Thank you Lutz Lehmann, I solved it based on your answer. On a side note, equation 3.3 isn't redundant, I should have clarified that it's a term for the amount of pure silver in each coin. So it's an independent value (weird way of defining it in the paper, I agree).

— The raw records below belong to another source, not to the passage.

[config.mk]
export PLATFORM = sky130hd
export DESIGN_NAME = dm_addr_mapper
export DESIGN_NICKNAME = d
export VERILOG_FILES = /design/src/rtl/dm_map_pkg.sv /design/src/rtl/dm_src_select.sv /design/src/rtl/dm_bank_fold.sv /design/src/rtl/dm_attr_decode.sv /design/src/rtl/dm_addr_mapper.sv
export SDC_FILE = /design/constraint.sdc
export NUM_CORES = 1
export LEC_CHECK = 0
export ABC_CLOCK_PERIOD_IN_PS = 2910
export BUFFER_PORTS_ARGS = -buffer_cell sky130_fd_sc_hd__clkbuf_2
export CORE_AREA = 2 2 39 41
export DETAILED_ROUTE_END_ITERATION = 16
export DIE_AREA = 0 0 41 43
export SETUP_SLACK_MARGIN = 0.05
export SYNTH_ARGS = -nofsm -noshare
export SYNTH_HDL_FRONTEND = slang
export SYNTH_SLANG_ARGS = --single-unit
[constraint.sdc]
create_clock -name vclk -period 2.91
set_clock_uncertainty 0.05 [all_clocks]
set_input_delay 0.1455 -clock vclk [all_inputs]
set_output_delay 0.1455 -clock vclk [all_outputs]
set_load 0.1 [all_outputs]
[src/rtl/dm_map_pkg.sv]
package dm_map_pkg;

    localparam int OFS_W  = 7;
    localparam int BANK_W = 2;
    localparam int PHYS_W = OFS_W + BANK_W;

    typedef logic [OFS_W-1:0]  ofs_t;
    typedef logic [BANK_W-1:0] bank_t;

    typedef struct packed {
        bank_t bank;
        ofs_t  ofs;
    } dm_addr_t;

    // Test a 32-entry per-offset mask; offsets at or above 20h never match.
    function automatic logic mask_hit(input logic [31:0] mask, input ofs_t ofs);
        return (ofs[OFS_W-1:5] == '0) && mask[ofs[4:0]];
    endfunction

endpackage

[src/rtl/dm_src_select.sv]
module dm_src_select
    import dm_map_pkg::*;
(
    input  ofs_t     op_addr_i,
    input  bank_t    bank_sel_i,
    input  logic     ind_hi_i,
    input  logic [7:0] ptr_i,
    output dm_addr_t raw_o,
    output logic     indirect_o
);

    always_comb begin
        indirect_o = (op_addr_i == '0);
        if (indirect_o) begin
            raw_o.bank = {ind_hi_i, ptr_i[7]};
            raw_o.ofs  = ptr_i[6:0];
        end else begin
            raw_o.bank = bank_sel_i;
            raw_o.ofs  = op_addr_i;
        end
    end

endmodule

[src/rtl/dm_bank_fold.sv]
module dm_bank_fold
    import dm_map_pkg::*;
#(
    parameter int          NUM_BANKS   = 4,
    parameter bit          COMMON_EN   = 1'b1,
    parameter logic [6:0]  COMMON_LO   = 7'h70,
    parameter logic [31:0] SHARED_MASK = 32'h0000_0C1D,
    parameter bit          HOLE_EN     = 1'b0,
    parameter logic [6:0]  HOLE_LO     = 7'h0C,
    parameter logic [6:0]  HOLE_HI     = 7'h2F
) (
    input  dm_addr_t raw_i,
    output dm_addr_t phys_o
);

    localparam bank_t BANK_MASK  = bank_t'(NUM_BANKS - 1);
    localparam bit    COMMON_ACT = COMMON_EN && (NUM_BANKS > 1);

    bank_t wrapped;
    logic  hit_shared;
    logic  hit_common;
    logic  hit_hole;

    always_comb begin
        wrapped    = raw_i.bank & BANK_MASK;
        hit_shared = mask_hit(SHARED_MASK, raw_i.ofs);
        hit_common = COMMON_ACT && (raw_i.ofs >= COMMON_LO);
        hit_hole   = HOLE_EN && (wrapped == bank_t'(1)) &&
                     (raw_i.ofs >= HOLE_LO) && (raw_i.ofs <= HOLE_HI);
        phys_o.ofs  = raw_i.ofs;
        phys_o.bank = (hit_shared || hit_common || hit_hole) ? '0 : wrapped;
    end

endmodule

[src/rtl/dm_attr_decode.sv]
module dm_attr_decode
    import dm_map_pkg::*;
#(
    parameter logic [31:0] UNIMP_MASK = 32'h0000_0380,
    parameter logic [6:0]  SFR_LIMIT  = 7'h20
) (
    input  ofs_t  ofs_i,
    input  logic  indirect_i,
    input  logic  wr_req_i,
    output logic  impl_o,
    output logic  sfr_o,
    output logic  rd_zero_o,
    output logic  wr_en_o
);

    logic self_ref;
    logic hole;

    always_comb begin
        self_ref  = indirect_i && (ofs_i == '0);
        hole      = mask_hit(UNIMP_MASK, ofs_i);
        impl_o    = !(self_ref || hole);
        sfr_o     = (ofs_i < SFR_LIMIT);
        rd_zero_o = !impl_o;
        wr_en_o   = wr_req_i && impl_o;
    end

endmodule

[src/rtl/dm_addr_mapper.sv]
module dm_addr_mapper
    import dm_map_pkg::*;
#(
    parameter int          NUM_BANKS   = 4,
    parameter bit          COMMON_EN   = 1'b1,
    parameter logic [6:0]  COMMON_LO   = 7'h70,
    parameter logic [31:0] SHARED_MASK = 32'h0000_0C1D,
    parameter logic [31:0] UNIMP_MASK  = 32'h0000_0380,
    parameter logic [6:0]  SFR_LIMIT   = 7'h20,
    parameter bit          HOLE_EN     = 1'b0,
    parameter logic [6:0]  HOLE_LO     = 7'h0C,
    parameter logic [6:0]  HOLE_HI     = 7'h2F
) (
    input  logic [6:0] op_addr_i,
    input  logic [1:0] bank_sel_i,
    input  logic       ind_hi_i,
    input  logic [7:0] ptr_i,
    input  logic       wr_req_i,
    output logic [8:0] phys_addr_o,
    output logic       impl_o,
    output logic       sfr_o,
    output logic       rd_zero_o,
    output logic       wr_en_o
);

    dm_addr_t raw;
    dm_addr_t phys;
    logic     indirect;

    dm_src_select src_i (
        .op_addr_i  (op_addr_i),
        .bank_sel_i (bank_sel_i),
        .ind_hi_i   (ind_hi_i),
        .ptr_i      (ptr_i),
        .raw_o      (raw),
        .indirect_o (indirect)
    );

    dm_bank_fold #(
        .NUM_BANKS   (NUM_BANKS),
        .COMMON_EN   (COMMON_EN),
        .COMMON_LO   (COMMON_LO),
        .SHARED_MASK (SHARED_MASK),
        .HOLE_EN     (HOLE_EN),
        .HOLE_LO     (HOLE_LO),
        .HOLE_HI     (HOLE_HI)
    ) fold_i (
        .raw_i  (raw),
        .phys_o (phys)
    );

    dm_attr_decode #(
        .UNIMP_MASK (UNIMP_MASK),
        .SFR_LIMIT  (SFR_LIMIT)
    ) attr_i (
        .ofs_i      (phys.ofs),
        .indirect_i (indirect),
        .wr_req_i   (wr_req_i),
        .impl_o     (impl_o),
        .sfr_o      (sfr_o),
        .rd_zero_o  (rd_zero_o),
        .wr_en_o    (wr_en_o)
    );

    assign phys_addr_o = phys;

endmodule

Word level (Yosys, flattened, before mapping)
Memories as Yosys holds them, arrays and structs flattened.
Index checks and enable logic that the tools add are counted.
{ "word_totals": {"regBits": 0, "latchBits": 0, "ram_bits": 0, "rom_bits": 64, "in_bits": 19, "n_memories": 2} }
{ "mem_list": {"columns": ["memory", "words", "word_bits", "read_ports", "rd_ports_with_merged_regs", "write_ports", "line_no", "source"], "rows": [
  ["(name not given)", 32, 1, 1, 0, 0, "dm_map_pkg.sv:17", "return (ofs[OFS_W-1:5] == '0) && mask[ofs[4:0]];"],
  ["(name not given)", 32, 1, 1, 0, 0, "dm_map_pkg.sv:17", null]
]} }
{ "classes": {"add_sub_neg": 0, "n_mul": 0, "div": 0, "order_cmp": 3, "n_eq_ne": 0, "n_shift": 0, "mux": 4, "bitwise_logic": 0, "reduce_logical": 10} }
{ "op_table": {"columns": ["op", "count"], "rows": [
  ["$logic_not A7 Y1", 2],
  ["$mux W9", 1],
  ["$ge A7 B7 Y1 const B", 1],
  ["$lt A7 B6 Y1 const B", 1],
  ["$lt A5 B6 Y1 const B", 1],
  ["$logic_and A1 B1 Y1", 4],
  ["$logic_not A2 Y1", 1],
  ["$logic_or A1 B1 Y1", 2],
  ["$mux W1", 2],
  ["$mux W2", 1],
  ["$logic_not A1 Y1", 1]
]} }

Longest topological paths before layout
{ "logic_depth": {"depth_word": 8, "mapped_depth": 5, "ltp_nobuf": 4} }

Cells and area by module
From an unflattened synthesis, not the netlist that was laid out.
{ "hier_totals": {"hier_cells": 36, "hier_area_um2": 294.0} }
{ "by_module_without_submodules": {"columns": ["mod", "n_inst", "cells_per_inst", "area_each_um2", "seq_area_each_um2"], "rows": [
  ["dm_src_select", 1, 11, 123.9, 0.0],
  ["dm_bank_fold", 1, 14, 95.1, 0.0],
  ["dm_attr_decode", 1, 11, 75.1, 0.0]
]} }

Least setup slack after synthesis
OpenSTA, ideal clock, no wires.
{ "synth_path": {"kind": "in2out", "startpoint": "input port op_addr_i[3]", "endpoint": "output port phys_addr_o[5]", "arrival_ps": 2837, "t_required_ps": 2714, "path_slack_ps": -123, "stages": 4, "cell_sequence": "nor4_4 > buf_4 > nand3_1 > o21ai_0"} }
{ "synth_between": {"elab_chain_len": 2} }
{ "synth_rtl": {"columns": ["item", "line_no", "source"], "rows": [
  ["from (decl)", "dm_addr_mapper.sv:14", "input logic [6:0] op_addr_i,"],
  ["$logic_not A7 Y1", "dm_src_select.sv:13", "indirect_o = (op_addr_i == '0);"],
  ["$mux W9", "dm_src_select.sv:14", "if (indirect_o) begin"],
  ["to (decl)", "dm_addr_mapper.sv:19", "output logic [8:0] phys_addr_o,"]
]} }
No other way between the ends.

Final worst setup path
{ "layout_path": {"startpoint": "input port op_addr_i[2]", "endpoint": "output port impl_o"} }
{ "layout_between": {"elab_chain_len": 7, "elab_cells_between_ends": 10, "cone_classes": "mux: 2; reduce/logical: 7; memory: 1"} }
{ "layout_rtl": {"columns": ["item", "line_no", "source"], "rows": [
  ["$logic_not A7 Y1", "dm_src_select.sv:13", null],
  ["$mux W9", "dm_src_select.sv:14", null],
  ["$mem_v2 Z32 W1", null, null],
  ["$mux W1 (implied by the code)", "dm_map_pkg.sv:17", null],
  ["$logic_and A1 B1 Y1", "dm_map_pkg.sv:17", null],
  ["$logic_or A1 B1 Y1 *", "dm_attr_decode.sv:22", "impl_o = !(self_ref || hole);"],
  ["$logic_not A1 Y1 *", "dm_attr_decode.sv:22", null],
  ["to (decl)", "dm_addr_mapper.sv:20", "output logic impl_o,"]
]} }
Every way passes the cells marked *; elsewhere a longest branch is shown, timed or not. The select of a mux whose other input is x is not followed.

Here is the solution I ended up using:

def dSdt(t,S):
x,y,z1,z2,z1_z2 = S

xn = p0*((z1_z2/p1)-1)

yn = p2*((x/p3)-1) + p4*((z1_z2/p1)-1) 

z1n = p7*z1*(1-(y/p6))

z2n = z2*(1-(y/p6))*(p7-p5*z1_z2)

z1_z2n = p5*(1-(y/p6))

return [xn,yn,z1n,z2n,z1_z2n]

# Before td
t1 = np.linspace(t0,395,abs(t0)+395,dtype=int)
S0_1 = [x_t0,y_t0,z1_t0,z2_t0,z1_div_z2_t0]
sol1 = odeint(dSdt,y0=S0_1,t=t1,tfirst=True)

# Handle division at td
sol1[-1][0] *= λ 
sol1[-1][1] *= λ
S0_2 = sol1.T[:,-1]

# After td
t2 = np.linspace(start=396,stop=500,num=500-396,dtype=int)
sol2 = odeint(dSdt,y0=S0_2,t=t2,tfirst=True)
sol= np.concatenate((sol1,sol2))
t = np.concatenate((t1,t2))

Answer 2

You have to implement a system ODE function

def sys(t,u):
    x,y,z1,z2 = u
    v1 = z1/(p1*z2)-1
    v2 = 1-y/p6
    return p0*v1, p2*(x/p3-1)+p4*v1, p7*z1*v2, (p7-p5*z2/z1)*z2*v2

#integrate to jump
sol1 = solve_ivp(sys,(t0,td),u0,**options)
# implement the jump
x,y,z1,z2 = sol1.y[:,-1]
fac = (2-λ)/(2+λ); 
x*=fac; y*=fac
ud = [x,y,z1,z2]
# restart integration
sol2 = solve_ivp(sys,(td,tf),ud,**options)

options is a dictionary for the method, tolerances, etc., see documentation. Then evaluate the solutions.